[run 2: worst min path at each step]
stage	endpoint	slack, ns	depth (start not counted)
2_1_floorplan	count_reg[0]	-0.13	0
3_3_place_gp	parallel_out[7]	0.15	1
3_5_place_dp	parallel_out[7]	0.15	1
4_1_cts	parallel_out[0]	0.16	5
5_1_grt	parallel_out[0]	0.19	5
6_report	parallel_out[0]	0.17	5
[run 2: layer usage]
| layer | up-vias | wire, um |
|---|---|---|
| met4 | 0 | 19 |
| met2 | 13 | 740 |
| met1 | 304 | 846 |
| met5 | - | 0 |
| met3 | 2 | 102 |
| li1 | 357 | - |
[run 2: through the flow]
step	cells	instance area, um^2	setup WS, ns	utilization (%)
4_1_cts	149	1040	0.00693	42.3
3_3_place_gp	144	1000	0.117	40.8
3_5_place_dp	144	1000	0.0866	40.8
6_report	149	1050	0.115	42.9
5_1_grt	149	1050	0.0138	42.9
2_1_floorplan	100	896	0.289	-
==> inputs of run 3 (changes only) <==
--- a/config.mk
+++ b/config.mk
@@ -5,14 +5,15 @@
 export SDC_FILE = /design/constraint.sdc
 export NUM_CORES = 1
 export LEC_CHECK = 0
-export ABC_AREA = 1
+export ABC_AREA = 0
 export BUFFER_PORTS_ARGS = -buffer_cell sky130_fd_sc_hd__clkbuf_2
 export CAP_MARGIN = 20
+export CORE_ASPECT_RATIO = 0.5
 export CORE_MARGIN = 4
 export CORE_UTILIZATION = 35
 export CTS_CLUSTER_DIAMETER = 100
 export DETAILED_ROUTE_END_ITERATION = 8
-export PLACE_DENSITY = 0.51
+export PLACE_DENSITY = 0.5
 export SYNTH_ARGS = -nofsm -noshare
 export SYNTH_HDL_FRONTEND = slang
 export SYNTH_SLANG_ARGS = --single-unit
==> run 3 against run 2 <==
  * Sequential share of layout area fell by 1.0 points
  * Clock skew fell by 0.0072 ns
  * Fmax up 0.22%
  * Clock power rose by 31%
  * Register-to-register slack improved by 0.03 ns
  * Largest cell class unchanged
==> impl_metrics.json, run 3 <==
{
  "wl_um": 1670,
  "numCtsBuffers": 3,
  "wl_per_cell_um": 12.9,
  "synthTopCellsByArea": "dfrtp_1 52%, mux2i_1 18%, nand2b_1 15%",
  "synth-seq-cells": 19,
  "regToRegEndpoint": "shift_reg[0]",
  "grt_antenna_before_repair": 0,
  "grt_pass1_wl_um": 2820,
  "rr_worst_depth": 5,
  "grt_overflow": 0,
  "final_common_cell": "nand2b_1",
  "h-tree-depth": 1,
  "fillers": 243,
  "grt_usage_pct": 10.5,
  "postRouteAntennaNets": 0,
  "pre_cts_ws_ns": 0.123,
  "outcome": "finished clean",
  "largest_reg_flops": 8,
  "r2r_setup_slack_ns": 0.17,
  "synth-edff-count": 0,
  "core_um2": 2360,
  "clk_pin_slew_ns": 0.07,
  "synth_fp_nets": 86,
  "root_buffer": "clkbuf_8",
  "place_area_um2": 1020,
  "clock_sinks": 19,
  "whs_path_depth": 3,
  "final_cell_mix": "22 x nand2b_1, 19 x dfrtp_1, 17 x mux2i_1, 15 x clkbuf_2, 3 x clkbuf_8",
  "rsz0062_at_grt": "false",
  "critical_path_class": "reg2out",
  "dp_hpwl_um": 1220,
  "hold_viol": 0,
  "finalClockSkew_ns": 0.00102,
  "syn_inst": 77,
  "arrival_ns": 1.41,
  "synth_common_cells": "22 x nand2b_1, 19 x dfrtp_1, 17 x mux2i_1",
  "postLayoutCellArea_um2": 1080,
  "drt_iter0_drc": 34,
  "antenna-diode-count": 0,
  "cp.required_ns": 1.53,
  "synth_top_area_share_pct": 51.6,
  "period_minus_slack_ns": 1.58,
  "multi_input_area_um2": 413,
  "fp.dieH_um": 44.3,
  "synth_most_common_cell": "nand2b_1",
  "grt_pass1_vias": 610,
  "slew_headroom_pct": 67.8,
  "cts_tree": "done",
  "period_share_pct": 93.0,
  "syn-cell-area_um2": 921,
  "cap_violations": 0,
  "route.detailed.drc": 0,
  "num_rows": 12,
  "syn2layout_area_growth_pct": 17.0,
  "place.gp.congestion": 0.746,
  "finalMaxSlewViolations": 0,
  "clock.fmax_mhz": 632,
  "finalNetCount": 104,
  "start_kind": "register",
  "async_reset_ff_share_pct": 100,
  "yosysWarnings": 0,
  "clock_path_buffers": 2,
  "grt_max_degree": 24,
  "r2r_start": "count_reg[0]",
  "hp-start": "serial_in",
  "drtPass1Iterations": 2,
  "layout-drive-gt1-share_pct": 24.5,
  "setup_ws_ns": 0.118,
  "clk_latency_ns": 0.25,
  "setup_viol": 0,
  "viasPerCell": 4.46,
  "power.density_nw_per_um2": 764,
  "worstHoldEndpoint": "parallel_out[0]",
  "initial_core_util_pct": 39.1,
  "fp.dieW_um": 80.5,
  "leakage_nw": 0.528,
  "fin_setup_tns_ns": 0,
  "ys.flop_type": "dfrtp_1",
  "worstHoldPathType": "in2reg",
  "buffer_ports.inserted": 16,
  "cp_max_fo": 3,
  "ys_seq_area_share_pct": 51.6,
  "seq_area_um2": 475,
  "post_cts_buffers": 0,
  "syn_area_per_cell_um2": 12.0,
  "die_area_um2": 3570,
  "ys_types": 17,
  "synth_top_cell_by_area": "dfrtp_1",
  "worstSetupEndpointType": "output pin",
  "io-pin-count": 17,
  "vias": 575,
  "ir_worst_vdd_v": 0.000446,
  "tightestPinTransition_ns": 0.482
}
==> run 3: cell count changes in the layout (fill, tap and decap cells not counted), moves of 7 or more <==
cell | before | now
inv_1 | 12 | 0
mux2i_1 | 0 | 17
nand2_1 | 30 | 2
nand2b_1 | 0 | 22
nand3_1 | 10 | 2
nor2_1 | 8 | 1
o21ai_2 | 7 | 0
--- config.mk ---
export PLATFORM = sky130hd
export DESIGN_NAME = timer_bank
export DESIGN_NICKNAME = d
export VERILOG_FILES = /design/src/rtl/timer_bank_pkg.sv /design/src/rtl/timer_channel.sv /design/src/rtl/timer_bank.sv
export SDC_FILE = /design/constraint.sdc
export NUM_CORES = 1
export LEC_CHECK = 0
export ABC_AREA = 1
export CAP_MARGIN = 10
export CORE_UTILIZATION = 59
export CTS_CLUSTER_SIZE = 28
export DETAILED_ROUTE_END_ITERATION = 10
export GPL_ROUTABILITY_DRIVEN = 1
export PLACE_DENSITY = 0.88
export RECOVER_POWER = 100
export SYNTH_ARGS = -nofsm -noshare
export SYNTH_HDL_FRONTEND = slang
export SYNTH_SLANG_ARGS = --single-unit
--- constraint.sdc ---
create_clock -name clk -period 2 [get_ports clk]
set_input_delay 0.4 -clock clk [delete_from_list [all_inputs] [get_ports clk]]
set_output_delay 0.4 -clock clk [all_outputs]
set_load 0.1 [all_outputs]
--- src/rtl/timer_bank_pkg.sv ---
// rtl/timer_bank_pkg.sv - shared channel state encoding and default timing constants
package timer_bank_pkg;

  typedef enum logic [1:0] {
    ST_IDLE  = 2'd0,
    ST_RUN   = 2'd1,
    ST_PAUSE = 2'd2,
    ST_DONE  = 2'd3
  } ch_state_t;

  localparam int DEF_CLK_FREQ = 100_000_000;
  localparam int DEF_TICK_DIV = DEF_CLK_FREQ;
  localparam int DEF_WARN_TH  = 3;

endpackage

--- src/rtl/timer_channel.sv ---
// rtl/timer_channel.sv - one countdown channel: prescaler, counter and state machine
//
// Ports:
//   clk, rst_n  : clock, synchronous active-low reset
//   i_start     : load i_init_val and run (pulse)
//   i_en        : count enable level; low pauses
//   i_stop      : abort to IDLE (pulse)
//   i_reload    : auto-reload mode, sampled at expiry
//   i_init_val  : start value
//   o_curr_sec  : remaining ticks
//   o_timeout   : one-cycle expiry pulse
//   o_running   : RUN or PAUSE
//   o_warn      : running with 0 < remaining <= WARN_TH
module timer_channel
  import timer_bank_pkg::*;
#(
  parameter int TICK_DIV = DEF_TICK_DIV,
  parameter int SEC_W    = 8,
  parameter int WARN_TH  = DEF_WARN_TH
) (
  input  logic             clk,
  input  logic             rst_n,
  input  logic             i_start,
  input  logic             i_en,
  input  logic             i_stop,
  input  logic             i_reload,
  input  logic [SEC_W-1:0] i_init_val,
  output logic [SEC_W-1:0] o_curr_sec,
  output logic             o_timeout,
  output logic             o_running,
  output logic             o_warn
);

  localparam int             PW      = (TICK_DIV > 2) ? $clog2(TICK_DIV) : 1;
  localparam logic [PW-1:0]  PRE_MAX = PW'(TICK_DIV - 1);
  localparam logic [SEC_W-1:0] ONE   = SEC_W'(1);
  localparam logic [SEC_W-1:0] TH    = SEC_W'(WARN_TH);

  ch_state_t        r_state;
  logic [PW-1:0]    r_pre;
  logic [SEC_W-1:0] r_cnt;
  logic [SEC_W-1:0] r_reload_val;
  logic             r_timeout;
  // A zero-valued start parks in DONE and fires its pulse one edge later.
  logic             r_zero_pend;

  logic w_tick;
  logic w_running;

  assign w_tick    = (r_pre == PRE_MAX);
  assign w_running = (r_state == ST_RUN) || (r_state == ST_PAUSE);

  always_ff @(posedge clk) begin
    if (!rst_n) begin
      r_state      <= ST_IDLE;
      r_pre        <= '0;
      r_cnt        <= '0;
      r_reload_val <= '0;
      r_timeout    <= 1'b0;
      r_zero_pend  <= 1'b0;
    end else begin
      r_timeout <= 1'b0;
      if (i_stop) begin
        r_state     <= ST_IDLE;
        r_pre       <= '0;
        r_zero_pend <= 1'b0;
      end else if (i_start) begin
        r_reload_val <= i_init_val;
        r_cnt        <= i_init_val;
        r_pre        <= '0;
        if (i_init_val == '0) begin
          r_state     <= ST_DONE;
          r_zero_pend <= 1'b1;
        end else begin
          r_state     <= ST_RUN;
          r_zero_pend <= 1'b0;
        end
      end else begin
        case (r_state)
          ST_RUN, ST_PAUSE: begin
            if (!i_en) begin
              r_state <= ST_PAUSE;
            end else begin
              // The resume cycle itself counts, so every enabled cycle advances the prescaler.
              r_state <= ST_RUN;
              if (w_tick) begin
                r_pre <= '0;
                if (r_cnt > ONE) begin
                  r_cnt <= r_cnt - ONE;
                end else if (r_cnt == ONE) begin
                  r_timeout <= 1'b1;
                  if (i_reload) begin
                    r_cnt <= r_reload_val;
                  end else begin
                    r_cnt   <= '0;
                    r_state <= ST_DONE;
                  end
                end
              end else begin
                r_pre <= r_pre + PW'(1);
              end
            end
          end
          ST_DONE: begin
            if (r_zero_pend) begin
              r_timeout   <= 1'b1;
              r_zero_pend <= 1'b0;
            end
          end
          default: begin
          end
        endcase
      end
    end
  end

  assign o_curr_sec = r_cnt;
  assign o_timeout  = r_timeout;
  assign o_running  = w_running;
  assign o_warn     = w_running && (r_cnt != '0) && (r_cnt <= TH);

endmodule
<file path="config.mk">
export PLATFORM = sky130hd
export DESIGN_NAME = seg_scan_ctrl
export DESIGN_NICKNAME = d
export VERILOG_FILES = /design/src/rtl/seg_pkg.sv /design/src/rtl/seg_dec.sv /design/src/rtl/seg_scan_ctrl.sv
export SDC_FILE = /design/constraint.sdc
export NUM_CORES = 1
export LEC_CHECK = 0
export BUFFER_PORTS_ARGS = -buffer_cell sky130_fd_sc_hd__buf_2
export CAP_MARGIN = 20
export CORE_ASPECT_RATIO = 2
export CORE_MARGIN = 3
export CORE_UTILIZATION = 53
export DETAILED_ROUTE_END_ITERATION = 10
export GPL_TIMING_DRIVEN = 0
export PLACE_DENSITY = 0.74
export SYNTH_ARGS = -nofsm -noshare
export SYNTH_HDL_FRONTEND = slang
export SYNTH_SLANG_ARGS = --single-unit
</file>
<file path="constraint.sdc">
create_clock -name clk -period 2.3 [get_ports clk]
set_clock_uncertainty 0.1 [all_clocks]
set_input_delay 0.345 -clock clk [delete_from_list [all_inputs] [get_ports clk]]
set_output_delay 0.345 -clock clk [all_outputs]
set_load 0.05 [all_outputs]
</file>
### config.mk
export PLATFORM = sky130hd
export DESIGN_NAME = bcd_scan_display
export DESIGN_NICKNAME = d
export VERILOG_FILES = /design/src/rtl/packs.sv /design/src/rtl/bcd_to_seg7.sv /design/src/rtl/bcd_scan_display.sv
export SDC_FILE = /design/constraint.sdc
export NUM_CORES = 1
export LEC_CHECK = 0
export BUFFER_PORTS_ARGS = -buffer_cell sky130_fd_sc_hd__buf_2
export CAP_MARGIN = 20
export CORE_ASPECT_RATIO = 1.25
export CORE_MARGIN = 4
export CORE_UTILIZATION = 50
export CTS_CLUSTER_SIZE = 24
export DETAILED_ROUTE_END_ITERATION = 7
export GPL_ROUTABILITY_DRIVEN = 0
export PLACE_DENSITY = 0.72
export SLEW_MARGIN = 20
export SYNTH_ARGS = -nofsm -noshare
export SYNTH_HDL_FRONTEND = slang
export SYNTH_SLANG_ARGS = --single-unit
### constraint.sdc
create_clock -name clk -period 2.3 [get_ports clk]
set_input_delay 0.115 -clock clk [delete_from_list [all_inputs] [get_ports clk]]
set_output_delay 0.115 -clock clk [all_outputs]
set_load 0.05 [all_outputs]
### src/rtl/packs.sv
// Shared types and constants for the display path.
package packs;

    typedef logic [3:0] BCDnumber_t;

    localparam int N_DIGITS = 4;

    // Cathodes {g,f,e,d,c,b,a}, active-low.
    typedef logic [6:0] seg7_t;

    localparam seg7_t SEG_OFF  = 7'h7F;
    localparam seg7_t SEG_DASH = 7'b0111111;

endpackage
$ cat config.mk
export PLATFORM = sky130hd
export DESIGN_NAME = led_fade_driver
export DESIGN_NICKNAME = d
export VERILOG_FILES = /design/src/rtl/led_fade_driver.sv
export SDC_FILE = /design/constraint.sdc
export NUM_CORES = 1
export LEC_CHECK = 0
export CORE_MARGIN = 2
export CORE_UTILIZATION = 60
export CTS_CLUSTER_DIAMETER = 120
export DETAILED_ROUTE_END_ITERATION = 8
export GPL_TIMING_DRIVEN = 0
export PLACE_DENSITY = 0.78
export SLEW_MARGIN = 25
export SYNTH_ARGS = -nofsm -noshare
export SYNTH_HDL_FRONTEND = slang
export SYNTH_SLANG_ARGS = --single-unit
$ cat constraint.sdc
create_clock -name sys_clk -period 3.8 [get_ports sys_clk]
set_input_delay 0.76 -clock sys_clk [delete_from_list [all_inputs] [get_ports sys_clk]]
set_output_delay 0.76 -clock sys_clk [all_outputs]
set_load 0.01 [all_outputs]
$ cat src/rtl/led_fade_driver.sv
// led_fade_driver: per-channel 8-bit PWM output stage for the flow-LED shifter.
// An active channel jumps to full brightness. An inactive channel decays
// linearly to off on each fade tick, which leaves a fading trail behind
// the running light.
module led_fade_driver #(
    parameter logic [24:0] FADE_DIV  = 25'd124_999,
    parameter logic [7:0]  FADE_STEP = 8'd4
) (
    input  logic       sys_clk,
    input  logic       rst_n,
    input  logic [3:0] led_in,
    output logic [3:0] led_out
);

    localparam logic [7:0] DUTY_FULL = 8'hFF;

    logic [3:0]  led_q,      led_d;
    logic [7:0]  pwm_cnt_q,  pwm_cnt_d;
    logic [24:0] fade_cnt_q, fade_cnt_d;
    logic [7:0]  duty_q [4];
    logic [7:0]  duty_d [4];
    logic [3:0]  led_out_q,  led_out_d;
    logic        fade_tick;

    // One-clock strobe at the end of each fade period.
    assign fade_tick = (fade_cnt_q == FADE_DIV);
    assign led_out   = led_out_q;

    // Input register plus the shared counters. Both counters free-run and
    // ignore LED activity.
    always_comb begin
        led_d      = led_in;
        pwm_cnt_d  = pwm_cnt_q + 8'd1;
        fade_cnt_d = fade_tick ? 25'd0 : fade_cnt_q + 25'd1;
    end

    // Duty update: load wins over decay, and decay saturates at zero.
    always_comb begin
        for (int i = 0; i < 4; i++) begin
            // NOTE: every path starts from a default so the hold case cannot infer a latch.
            duty_d[i] = duty_q[i];
            if (led_q[i]) begin
                duty_d[i] = DUTY_FULL;
            end else if (fade_tick) begin
                duty_d[i] = (duty_q[i] < FADE_STEP) ? 8'd0 : duty_q[i] - FADE_STEP;
            end
        end
    end

    // PWM compare. Full duty is forced on so there is no one-clock dip per frame.
    always_comb begin
        led_out_d = '0;
        for (int i = 0; i < 4; i++) begin
            led_out_d[i] = (duty_q[i] == DUTY_FULL) || (pwm_cnt_q < duty_q[i]);
        end
    end

    // State register. An asynchronous reset discards all fade state at once.
    always_ff @(posedge sys_clk or negedge rst_n) begin
        if (!rst_n) begin
            led_q      <= '0;
            pwm_cnt_q  <= '0;
            fade_cnt_q <= '0;
            led_out_q  <= '0;
            // NOTE: the duty array is reset as well, because a fade must not survive a reset.
            for (int i = 0; i < 4; i++) begin
                duty_q[i] <= '0;
            end
        end else begin
            // NOTE: non-blocking assignments let every register sample the pre-edge values.
            led_q      <= led_d;
            pwm_cnt_q  <= pwm_cnt_d;
            fade_cnt_q <= fade_cnt_d;
            led_out_q  <= led_out_d;
            for (int i = 0; i < 4; i++) begin
                duty_q[i] <= duty_d[i];
            end
        end
    end

endmodule
==> flow_results.org, run 1 <==
** Layout
- Filler cells :: 495
- Most used cells in the layout excluding fill and tap cells :: 69 x sky130_fd_sc_hd__dfrtp_1, 38 x sky130_fd_sc_hd__ha_1, 35 x sky130_fd_sc_hd__nand2_1, 33 x sky130_fd_sc_hd__inv_1, 25 x sky130_fd_sc_hd__nand3_1
- For this run, the share of the core covered by cells in the final layout is 0.6895.
- After the last flow step, the layout net total stands at 458.
- Number of antenna cells inserted :: 0
- Of the cells placed in the final design, the portion with a size suffix greater than 1 is 0.1026.
- Leaving out fill and tap cells, the most frequent cell in the layout is sky130_fd_sc_hd__dfrtp_1.
- From synthesis to final layout, the design area changed by 11.58%.
- Once layout is done, the placed cells without fillers occupy 4353 µm².

** Detailed routing
- The detailed router placed 3,027 vias in this run.
- Number of optimization iterations in the first detailed-route pass :: 4
- In this run the remaining antenna-violating nets after routing total 0.
- Iteration-0 DRC count of the detailed router :: 244
- Final routed wire length divided by cell count :: 16.45 µm
- Routed vias/inst :: 6.103
- Post-detailed-routing wire length :: 8158 µm
- For this run, design rule violations remaining after detail routing come to 0.

** Power
- After layout, the design draws a total of 1.496 mW.
- Leakage power :: 2.112 nW
- IR analysis of the VDD net gives a maximum drop of 0.2846 mV.
- Dividing total power by cell area gives a power density of 343.7 nW/µm².

** Timing
- Max Slew Vio Count :: 0
- Count of final hold-check violations :: 0
- Final setup violation count :: 0
- Clock skew on the completed layout was measured at 5.615 ps.
- Worst relative slew slack :: 0.4870
- At the pin with the least slew margin, the transition time is 762.5 ps.
- Setup repair after global routing left no endpoint under its margin.
- Final Cycle Share :: 0.6205
- Post-route minimum period :: 2358 ps
- Hold is met by 301.0 ps.
- Based on the critical path, the design can be clocked at up to 424.1 MHz.

** Clock network
- Maximum buffer depth of the clock tree :: 2
- H-Tree Level Count :: 3
- After clock tree synthesis, the repair step resized 0 gates.
- Clk root buf :: sky130_fd_sc_hd__clkbuf_8
- Hold buffer count at cts :: 0
- Buffers added to address setup during post-CTS repair amount to 0.
- CTS tree :: yes
- Clock-pin slew was measured on the worst setup and hold paths at 70 ps.
- Clk Latency, worst-skew pair :: 340 ps
- For this design, the sink count on the clock tree is 69.
- TritonCTS Buffers :: 9

** Job
- Maximum capacitance violations :: 0

** Floorplanning
- The initial utilization of the core area, before any placement, comes to 0.6179.
- Std-Cell Rows :: 29
- The floorplan step set the die height to 84.64 µm.
- The die is 84.64 µm wide.
- For this design the top-level I/O count stands at 10.
- Core ar. :: 6314 µm²
- The die covers 7163 µm².

** GRT
- For this run the aggregate overflow at the end of global routing stands at 0.
- Vias in the first global route :: 3,023
- Across every metal layer, demand over resource in global routing totals 0.2530.
- The first global-routing pass estimated 14,450 µm of wire.
- Pin count of the biggest net entering global routing :: 49
- The initial antenna violation count was 0.

** Critical path
- By startpoint and endpoint, the worst setup path is classified as flop to flop.
- Tracing the worst setup path back leads to its startpoint at duty_q[10].
- Kind of end point of the critical path :: flop
- Critical path peak fanout :: 5
- Startpoint of the lowest-slack register-to-register path :: duty_q[10]
- Startpoint Class :: flop
- Required time of the critical path :: 4030 ps
- Worst path arrival time :: 2590 ps

** Placed design
- After legalization and detailed placement, the total HPWL measured 5717 µm.
- Routability-driven placement finished with a final weighted congestion of 0.8241.
- The count of buffers added on input and output ports is 9.
- Placed Area :: 4113 µm²

** Status
- Result of the run :: finished, final reports clean

** Logic synthesis
- Gate count after technology mapping :: 393
- The number of nets in the synthesized netlist is 437.
- Of the synthesized area, sequential elements account for 0.4426.
- After synthesis, the netlist uses 39 different library cells.
- Register bit count reported by yosys :: 69
- A synthesized cell averages 9.927 µm².
- Yosys Warn Count :: 0
- The mapped netlist covers 3901 µm².

** Hold path
- In this run the worst hold path is classified as primary input to asynchronous set/reset pin.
****************
• About this task: Nothing but a number should be given: the count of lines above that hold "changes".

• Answer area: 2